In our review, we analyzed some of the most performed procedures, considering both primary and revisional procedures, and we observed that in primary surgery, robotic surgery is safe and effective but offers no advantages in perioperative care compared with laparoscopic surgery. However, in revisional surgery, which has a higher rate of postoperative complications due to adhesions and altered anatomy and, therefore, requiring higher laparoscopic skills, the robotic approach could have a primary role. This was proved by Nasser et al. (34), who demonstrated a reduced complication rate in revisional robotic RYGB compared with the laparoscopic approach.

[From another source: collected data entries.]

$ cat src/rtl/count_sched_pkg.sv
// Shared definitions for the counter scheduler: state encoding, default width
// and the RUN-state watchdog limit.
package count_sched_defs;

    localparam int DEF_WIDTH = 4;

    typedef enum logic [2:0] {
        IDLE  = 3'd0,
        CLEAR = 3'd1,
        RUN   = 3'd2,
        DONE  = 3'd3,
        ABORT = 3'd4
    } state_t;

    // RUN cycles allowed without a match before the interval is aborted.
    function automatic int wd_limit(input int width, input int slack);
        return (1 << width) + slack;
    endfunction

endpackage

$ cat src/rtl/count_sched_arb.sv
// Winner select between the two requesters. With COUNT_SCHED_RR_EN defined a
// pointer alternates tie priority; otherwise requester 0 always wins ties.
module count_sched_arb (
    input  logic clk,
    input  logic rst,
    input  logic req0,
    input  logic req1,
    input  logic adv,
    input  logic last,
    output logic win,
    output logic valid
);

    assign valid = req0 | req1;

`ifdef COUNT_SCHED_RR_EN
    logic ptr;

    // After every finished or aborted interval, ties favour the other requester.
    always_ff @(posedge clk or negedge rst) begin
        if (!rst) begin
            ptr <= 1'b0;
        end else if (adv) begin
            ptr <= ~last;
        end
    end

    assign win = req1 & (~req0 | ptr);
`else
    logic unused_ok;
    assign unused_ok = ^{clk, rst, adv, last};
    assign win       = req1 & ~req0;
`endif

endmodule

$ cat src/rtl/count_sched.sv
// Shares one free-running up-counter between two requesters; tie-break policy
// selected by COUNT_SCHED_RR_EN (defined: round-robin, undefined: fixed).
module count_sched
    import count_sched_defs::*;
#(
    parameter int WIDTH      = DEF_WIDTH,
    parameter int CLR_CYCLES = 1,
    parameter int WD_SLACK   = 2
) (
    input  logic             clk,
    input  logic             rst,
    input  logic             req0,
    input  logic [WIDTH-1:0] tgt0,
    input  logic             req1,
    input  logic [WIDTH-1:0] tgt1,
    input  logic [WIDTH-1:0] cnt_in,
    output logic             cnt_clr,
    output logic             gnt0,
    output logic             gnt1,
    output logic             done0,
    output logic             done1,
    output logic             err,
    output logic             busy
);

    localparam int WD_LIMIT = wd_limit(WIDTH, WD_SLACK);
    localparam int WDW      = $clog2(WD_LIMIT + 1);

    state_t           state;
    logic [WIDTH-1:0] tgt_q;
    logic [1:0]       clr_cnt;
    logic [WDW-1:0]   wd_cnt;
    logic             owner;
    logic             hit;
    logic             wd_exp;
    logic             finish;
    logic             arb_win;
    logic             arb_valid;

    assign hit    = (cnt_in == tgt_q);
    assign wd_exp = (wd_cnt == WDW'(WD_LIMIT - 1));
    assign finish = (state == RUN) && (hit || wd_exp);

    count_sched_arb u_arb (
        .clk   (clk),
        .rst   (rst),
        .req0  (req0),
        .req1  (req1),
        .adv   (finish),
        .last  (owner),
        .win   (arb_win),
        .valid (arb_valid)
    );

    // A match wins over a watchdog expiry landing on the same cycle.
    always_ff @(posedge clk or negedge rst) begin
        if (!rst) begin
            state   <= IDLE;
            cnt_clr <= 1'b1;
            gnt0    <= 1'b0;
            gnt1    <= 1'b0;
            done0   <= 1'b0;
            done1   <= 1'b0;
            err     <= 1'b0;
            busy    <= 1'b0;
            tgt_q   <= '0;
            clr_cnt <= '0;
            wd_cnt  <= '0;
            owner   <= 1'b0;
        end else begin
            done0 <= 1'b0;
            done1 <= 1'b0;
            err   <= 1'b0;
            case (state)
                IDLE: begin
                    if (arb_valid) begin
                        state   <= CLEAR;
                        busy    <= 1'b1;
                        owner   <= arb_win;
                        gnt0    <= ~arb_win;
                        gnt1    <= arb_win;
                        tgt_q   <= arb_win ? tgt1 : tgt0;
                        clr_cnt <= 2'(CLR_CYCLES);
                    end
                end
                CLEAR: begin
                    clr_cnt <= clr_cnt - 2'd1;
                    if (clr_cnt == 2'd1) begin
                        state   <= RUN;
                        cnt_clr <= 1'b0;
                        wd_cnt  <= '0;
                    end
                end
                RUN: begin
                    if (hit) begin
                        state   <= DONE;
                        done0   <= ~owner;
                        done1   <= owner;
                        gnt0    <= 1'b0;
                        gnt1    <= 1'b0;
                        cnt_clr <= 1'b1;
                    end else if (wd_exp) begin
                        state   <= ABORT;
                        err     <= 1'b1;
                        gnt0    <= 1'b0;
                        gnt1    <= 1'b0;
                        cnt_clr <= 1'b1;
                    end else begin
                        wd_cnt <= wd_cnt + 1'b1;
                    end
                end
                DONE, ABORT: begin
                    state <= IDLE;
                    busy  <= 1'b0;
                end
                default: begin
                    state   <= IDLE;
                    busy    <= 1'b0;
                    cnt_clr <= 1'b1;
                    gnt0    <= 1'b0;
                    gnt1    <= 1'b0;
                end
            endcase
        end
    end

endmodule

It must also be considered that in most studies taken into account, there was no patient randomization, and patients who were perceived more challenging by the surgeon were assigned to robotic surgery, with a clear selection bias. These obviously included superobese patients (BMI > 50 kg/m2) in whom fine dissection and, especially, suturing could be particularly challenging without the robotic platform. Further studies comparing a similar group of patients, eventually by randomization, are, thus, necessary in order to draw a definitive conclusion in this regard.
On the other hand, as most of the bariatric procedures are performed on a single abdominal quadrant, robotic platform benefits could be less emphasized compared with other surgical fields and have a longer learning curve and longer operative time than laparoscopy (39). However, the authors’ personal experience has demonstrated that the robotic platform is able to reduce the learning curve for a single, complex procedure, as SADI-S does.
Cost-effectiveness has been, since its adoption, one of the main drawbacks in robotic surgery, as DRG reimburses might be insufficient to cover robotic extra costs (40). A cost analysis by Khorgami et al. (41) demonstrated that robotic surgery is the factor associated with the highest impact on extra costs in bariatric surgery.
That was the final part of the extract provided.